It's today!! It's Today!!!!!
In just a few short hours I will have my very own horse again. It has been a long 7? years without a horse of my own.. and anyone that knew my life prior to MS knows how huge that is.
I began riding horses when I was 3. I completed all the Pony Club ranks, went to college in KY on a riding scholarship where I competed on the University of KY Equestrian Team. I have been a Pony Club DC, Trainer, Riding Instructor, Equine Vet Tech & Anesthesia Tech, Tack shop owner... My entire life was horses.
Until, of course, I was diagnosed with MS. I lost my balance, lost the vision in one eye(which took away my depth perception).. even moving around horses was difficult and uncomfortable. At the time of my diagnosis I owned one horse, the love of my life. She was 27 at the time. I had her since she was 2. When the time came for me to go to college, she came with me. When the time came for me to get married and move to Colorado, she came with me. When the time came for children, she gave pony rides. We grew up together, learned together, shared our lives together. However, about the same time my MS hit, her body gave out as well. On January 30th 2015 I said my final goodbye to her. There is not a day that goes by that my heart still doesn't hurt.
That was it. Done. My whole life with horses.
In 2019 my friend Jessica invited me to a "Horses and Wine Night" at her barn. I reluctantly attended. I just went to be able to groom a horse again, to be back in the barn, to fill up with the sweet smell of horses again..... and wine of course. However, Jess insisted I ride. I couldn't say no but was VERY reluctant. I asked for the slowest, tamest, most bomb-proof pony she had. I proceeded to ride around, just at the walk. I felt unbalanced and clumsy. It was nothing like I had ever felt on a horse. Before MS I felt more natural and at ease on a horse than walking on my own 2 feet. I trotted a little and felt even worse. I couldn't see the wall on my blind side and kept feeling like I was going to get my leg scraped off. Jess then asks me if I cantered yet. LOL, NO WAY. This was plenty. I was actually on the back of a horse again. I went through months of rehab just learning to write and walk again... now I was on a horse. If you know me... yeah, a few minutes later I was cantering around. When I stopped Jess walked over and says "you look like you never stopped riding". Now, I know this was a statement to boost my confidence. However, it was the best thing I had heard out of anyone's mouth in years. Horse fever began again.
Since 2019 Ive got my hands on as many horses as possible. My daughter Amelia has been bit by the bug. So, we spend time together in barns and with riding lessons. A little over a year ago I began helping my sister with her saddle fitting business. The time in the barns has been immensely helpful, just re-learning how to navigate around. Last year I began doing Equine Massage and Bodywork. Just being around the horses brings back so much.
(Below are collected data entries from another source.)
[src/hw/rtl/snf_pkg.sv]
// ----------------------------------------------------------------------------
// Shelf next-fit placer package
// Widths, status codes, register indexes and the item/result bundles shared
// by the placer modules.
// ----------------------------------------------------------------------------
package snf_pkg;

   localparam int DIM_W     = 16;   // box and rectangle sides
   localparam int POS_W     = 17;   // cursor and shelf base
   localparam int AREA_W    = 32;   // full 16x16 product
   localparam int CSR_IDX_W = 8;    // configuration register index

   // Configuration register indexes
   localparam logic [CSR_IDX_W-1:0] CSR_BIN_WIDTH  = CSR_IDX_W'(0);
   localparam logic [CSR_IDX_W-1:0] CSR_BIN_HEIGHT = CSR_IDX_W'(1);

   // Placement status codes
   typedef enum logic [1:0] {
      ST_PLACED    = 2'd0,
      ST_NO_FIT    = 2'd1,
      ST_BOX_FULL  = 2'd2,
      ST_TOO_LARGE = 2'd3
   } status_type;

   // One rectangle after the input register, with its area precomputed
   typedef struct packed {
      logic [DIM_W-1:0]  rect_width;
      logic [DIM_W-1:0]  rect_height;
      logic [AREA_W-1:0] rect_area;
   } item_type;

   // One placement result
   typedef struct packed {
      status_type        status;
      logic              rotated;
      logic [POS_W-1:0]  cursor_x;
      logic [POS_W-1:0]  cursor_y;
   } result_type;

   // Box geometry handed from the register block to the placement core
   typedef struct packed {
      logic [DIM_W-1:0]  bin_width;
      logic [DIM_W-1:0]  bin_height;
      logic [AREA_W-1:0] box_area;
   } box_type;

endpackage
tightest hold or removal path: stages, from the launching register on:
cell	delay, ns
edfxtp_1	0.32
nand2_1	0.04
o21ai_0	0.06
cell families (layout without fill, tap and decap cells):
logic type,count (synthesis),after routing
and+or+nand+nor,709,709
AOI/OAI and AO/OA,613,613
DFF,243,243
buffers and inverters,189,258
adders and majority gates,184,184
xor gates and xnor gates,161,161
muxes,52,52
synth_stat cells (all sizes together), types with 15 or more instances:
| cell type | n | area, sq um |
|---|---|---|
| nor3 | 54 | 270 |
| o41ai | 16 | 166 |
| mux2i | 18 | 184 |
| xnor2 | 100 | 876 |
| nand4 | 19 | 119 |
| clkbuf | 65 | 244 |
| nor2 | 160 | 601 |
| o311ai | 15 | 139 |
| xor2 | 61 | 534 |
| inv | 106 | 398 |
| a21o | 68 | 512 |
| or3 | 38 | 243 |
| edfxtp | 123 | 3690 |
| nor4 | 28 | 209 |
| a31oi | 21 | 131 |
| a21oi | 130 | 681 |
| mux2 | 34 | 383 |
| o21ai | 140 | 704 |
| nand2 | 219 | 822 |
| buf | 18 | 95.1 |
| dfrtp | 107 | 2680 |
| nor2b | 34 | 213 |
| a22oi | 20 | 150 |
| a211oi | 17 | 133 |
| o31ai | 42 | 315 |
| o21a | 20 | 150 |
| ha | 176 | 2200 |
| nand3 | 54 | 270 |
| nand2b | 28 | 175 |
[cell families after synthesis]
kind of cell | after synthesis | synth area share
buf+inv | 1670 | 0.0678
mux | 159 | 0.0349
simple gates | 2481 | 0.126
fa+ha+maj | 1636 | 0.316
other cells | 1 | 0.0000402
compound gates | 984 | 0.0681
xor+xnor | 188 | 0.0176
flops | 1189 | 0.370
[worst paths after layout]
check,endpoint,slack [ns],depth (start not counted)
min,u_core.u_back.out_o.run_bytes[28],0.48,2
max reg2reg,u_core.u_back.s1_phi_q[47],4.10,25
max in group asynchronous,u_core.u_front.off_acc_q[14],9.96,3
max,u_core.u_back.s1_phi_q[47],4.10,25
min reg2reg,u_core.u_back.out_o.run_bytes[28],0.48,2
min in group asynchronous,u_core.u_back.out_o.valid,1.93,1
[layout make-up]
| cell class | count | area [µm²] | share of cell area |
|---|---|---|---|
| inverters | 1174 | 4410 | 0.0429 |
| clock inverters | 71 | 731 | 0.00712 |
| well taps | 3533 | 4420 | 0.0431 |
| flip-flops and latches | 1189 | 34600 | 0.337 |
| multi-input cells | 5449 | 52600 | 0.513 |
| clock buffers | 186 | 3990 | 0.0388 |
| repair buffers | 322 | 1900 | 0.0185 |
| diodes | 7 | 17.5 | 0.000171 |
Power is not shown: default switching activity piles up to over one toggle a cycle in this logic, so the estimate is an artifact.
$ cat src/hw/rtl/bsm_pkg.sv
// Shared constants and types of the 5x5 binomial smoother.
package bsm_pkg;

	localparam int MAX_WIDTH = 1024;
	localparam int TAPS      = 5;
	localparam int BANKS     = TAPS - 1;
	localparam int HALF      = TAPS / 2;
	localparam int ADDR_W    = $clog2(MAX_WIDTH);

	localparam int PIX_W  = 8;
	localparam int HSUM_W = 12;
	localparam int VSUM_W = 16;
	localparam int COL_W  = 10;
	localparam int ROW_W  = 12;
	localparam int FW_W   = 11;
	localparam int FH_W   = 12;
	localparam int WGT_W  = 3;

	localparam int MIN_SIZE     = 6;
	localparam int RESET_WIDTH  = 640;
	localparam int RESET_HEIGHT = 480;

	localparam logic [WGT_W-1:0] TAP_W [TAPS] = '{3'd1, 3'd4, 3'd6, 3'd4, 3'd1};

	// Configuration register indexes.
	localparam logic CFG_FRAME_WIDTH  = 1'b0;
	localparam logic CFG_FRAME_HEIGHT = 1'b1;

	// Line store access shared by all cells of the chain.
	typedef struct packed {
		logic              rd_en;
		logic [ADDR_W-1:0] rd_addr;
		logic              wr_en;
		logic [ADDR_W-1:0] wr_addr;
		logic              clr;
	} mem_ctl_t;

	// One burst of identical result words.
	typedef struct packed {
		logic [PIX_W-1:0] val;
		logic [COL_W-1:0] c0;
		logic [COL_W-1:0] c1;
		logic [ROW_W-1:0] r0;
		logic [ROW_W-1:0] r1;
	} burst_t;

endpackage

$ cat src/hw/rtl/bsm_burst.sv
// Result sequencer: sends one value for every position of a burst, rows inside columns.
module bsm_burst (
	input  logic                       clk,
	input  logic                       arst_n,
	input  logic                       load,
	input  bsm_pkg::burst_t            burst,
	output logic                       free,
	output logic                       out_valid,
	input  logic                       out_stall,
	output logic [bsm_pkg::PIX_W-1:0]  pixel_out,
	output logic [bsm_pkg::ROW_W-1:0]  out_row,
	output logic [bsm_pkg::COL_W-1:0]  out_col,
	output logic                       last
);
	import bsm_pkg::*;

	logic             busy_q;
	logic [PIX_W-1:0] val_q;
	logic [COL_W-1:0] oc_q;
	logic [COL_W-1:0] c1_q;
	logic [ROW_W-1:0] orow_q;
	logic [ROW_W-1:0] r0_q;
	logic [ROW_W-1:0] r1_q;
	logic             fire;

	assign last      = (orow_q == r1_q) && (oc_q == c1_q);
	assign fire      = busy_q && !out_stall;
	assign free      = !busy_q || (fire && last);
	assign out_valid = busy_q;
	assign pixel_out = val_q;
	assign out_row   = orow_q;
	assign out_col   = oc_q;

	always_ff @(posedge clk or negedge arst_n) begin
		if (!arst_n) begin
			busy_q <= 1'b0;
		end else if (load) begin
			busy_q <= 1'b1;
		end else if (fire && last) begin
			busy_q <= 1'b0;
		end
	end

	always_ff @(posedge clk) begin
		if (load) begin
			val_q  <= burst.val;
			oc_q   <= burst.c0;
			c1_q   <= burst.c1;
			orow_q <= burst.r0;
			r0_q   <= burst.r0;
			r1_q   <= burst.r1;
		end else if (fire && !last) begin
			if (orow_q == r1_q) begin
				oc_q   <= oc_q + 1'b1;
				orow_q <= r0_q;
			end else begin
				orow_q <= orow_q + 1'b1;
			end
		end
	end

endmodule

$ cat config.mk
export PLATFORM = sky130hd
export DESIGN_NAME = bsm_burst
export DESIGN_NICKNAME = d
export VERILOG_FILES = /design/src/hw/rtl/bsm_pkg.sv /design/src/hw/rtl/bsm_burst.sv
export SDC_FILE = /design/constraint.sdc
export NUM_CORES = 1
export LEC_CHECK = 0
export ABC_CLOCK_PERIOD_IN_PS = 2200
export BUFFER_PORTS_ARGS = -buffer_cell sky130_fd_sc_hd__buf_4
export CORE_MARGIN = 4
export CORE_UTILIZATION = 45
export CTS_BUF_LIST = sky130_fd_sc_hd__clkbuf_16
export DETAILED_ROUTE_END_ITERATION = 7
export PLACE_DENSITY = 0.78
export SETUP_SLACK_MARGIN = 0.02
export SLEW_MARGIN = 0
export SYNTH_ARGS = -nofsm -noshare
export SYNTH_HDL_FRONTEND = slang
export SYNTH_SLANG_ARGS = --single-unit
$ cat constraint.sdc
create_clock -name clk -period 2.2 [get_ports clk]
set_clock_uncertainty 0.05 [all_clocks]
set_input_delay 0.11 -clock clk [delete_from_list [all_inputs] [get_ports clk]]
set_output_delay 0.11 -clock clk [all_outputs]
set_load 0.05 [all_outputs]
==> reports/metrics.yaml <==
status:
  run_status: "complete, no violations"
global_routing:
  globalRouteMet2Util_pct: 30.5
  grt_pass1_vias: 2251
  top_usage_layer: "met2"
  grt_max_degree: 64
  gr-usage-met1_pct: 24.6
  met3_usage_pct: 5.87
  grt.overflow.total: 0
  grt_pass1_wl_um: 11100
  antenna_found_initial: 0
  grt_use_total_pct: 19.0
cts:
  cts_sinks: 65
  root_buffer: "clkbuf_16"
  cts_buffer_depth: 2
  htreeDepth: 3
  cts_buffers: 9
  path_clk_slew_ns: 0.05
  clk_latency_ns: 0.33
  cts_tree: "built"
sta:
  rsz0062_at_grt: "true"
  worst_slack_ns: 0.0805
  max_clock_freq_ghz: 0.472
  finalSetupViolations: 0
  hold_viol: 0
  setup_tns_ns: 0
  period_share_pct: 96.3
  maxSlewViolCount: 0
  period_needed_ns: 2.12
  relSlewSlack_pct: 55.7
  worstMarginPinSlew_ns: 0.665
power:
  irDropWorstVdd_v: 0.000562
  p_leak_nw: 1.94
  powerDensity_nw_per_um2: 762
cells_and_area:
  fin_nets: 431
  diodes: 0
  fin_util_pct: 72.5
  drive_above_1_share_pct: 36.3
  area_delta_synth_final_pct: 57.0
  final_cells: 454
floorplanning:
  dieArea_um2: 7880
  coreArea_um2: 6350
  die_h_um: 88.7
  start_util_pct: 46.2
  die_w_um: 88.7
  fp-row-count: 29
  ios: 89
placement:
  place_ws_ns: 0.147
  dpl.cell_count: 387
  dpl.hpwl_um: 4670
  portBuffers: 88
  routabilityCongestion: 0.844
min_path:
  min_path_cells: 3
  hold_path.class: "in2reg"
synth:
  post-synth-top-area-fraction_pct: 65.5
  yosys-top-cells-area: "edfxtp_1 66%, xor2_1 8.4%, mux2i_1 3.8%"
  synth_enable_flop_cells: 64
  yosysTopAreaCell: "edfxtp_1"
  synth_warnings: 0
  syn_area_per_cell_um2: 13.9
  synth_cells: 211
  syn-num-nets: 269
  ys.flop_type: "edfxtp_1"
  async_flop_share_pct: 1.54
  ys_top_cells_by_count: "64 x edfxtp_1, 28 x xor2_1, 26 x nand2_1, 13 x o21ai_1"
  ys_seq_elements: 65
  yosysMostFrequentCell: "edfxtp_1"
  ys_seq_area_share_pct: 66.4
  netlist_area_um2: 2930
  ys_types: 30
route:
  drc: 0
  drt_iter0_drc: 140
  vias: 2259
  wire_per_inst_um: 15.8
  routed_via_density: 4.98
  routed_wl_um: 7190
  drt-pass1-iter-count: 4
  ant_nets: 0
setup_path:
  start_kind: "flip-flop"
  critPathMaxStageDelay_ns: 0.39
  path_class: "reg2out"
  cp_slowest_cell: "edfxtp_1"
  arrival_ns: 1.96
  path_max_fanout: 3
  crit_chain: "xor2_1 -> nor4_2 -> nand3_2 -> buf_12 -> o31ai_4 -> buf_6"
  endpoint_kind: "primary output"
  cp.required_ns: 2.04
  ff2ff_path_depth: 7
job:
  cap_viol_max_count: 0
<file path="config.mk">
export PLATFORM = sky130hd
export DESIGN_NAME = percent_decode_stream
export DESIGN_NICKNAME = d
export VERILOG_FILES = /design/src/pds_pkg.sv /design/src/pds_core.sv /design/src/percent_decode_stream.sv
export SDC_FILE = /design/constraint.sdc
export NUM_CORES = 1
export LEC_CHECK = 0
export ABC_AREA = 0
export BUFFER_PORTS_ARGS = -buffer_cell sky130_fd_sc_hd__buf_2
export CAP_MARGIN = 20
export CORE_UTILIZATION = 30
export CTS_CLUSTER_DIAMETER = 30
export DETAILED_ROUTE_END_ITERATION = 10
export GPL_TIMING_DRIVEN = 0
export PLACE_DENSITY = 0.47
export SYNTH_ARGS = -nofsm -noshare
export SYNTH_HDL_FRONTEND = slang
export SYNTH_SLANG_ARGS = --single-unit
</file>
<file path="constraint.sdc">
create_clock -name aclk -period 2.4 [get_ports aclk]
set_clock_uncertainty 0.2 [all_clocks]
set_input_delay 0.24 -clock aclk [delete_from_list [all_inputs] [get_ports aclk]]
set_output_delay 0.24 -clock aclk [all_outputs]
set_load 0.03 [all_outputs]
</file>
So, a few months back, I decided that Amelia and I needed more. After my entire life being horses, just walking in a barn to take a lesson or to work on someone else's horse just isn't enough. We NEEDED a horse to brush and love and spoil.... our OWN horse. A horse we can get to know, get attached to. A horse that is waiting in the barn for us who nickers when it sees us. This turns out NOT to be an easy task. I search for weeks and then give up for a while and then begin again.
Well, a few weeks ago, out of the blue. My sister contacted me with a potential horse that the owner might be willing to lease. As it ends up... this is not just a horse. He is completely and absolutely amazing. He is a dream. He is just so kind and perceptive. When I ride him, I am completely at ease... like the past, like nothing has changed. I couldn't imagine feeling like this in the saddle again.
As it turns out, we decided to keep him at my friend Jessica's barn.
Now just think about this... 3 years ago she encouraged me to get back on. Now, TODAY, I'm bringing this amazing horse to her barn. I honestly don't know how this all came together but I'm certain it's some type of miracle.
So, if you are looking for me. I will be at the barn, like I ALWAYS used to be...like nothing has changed!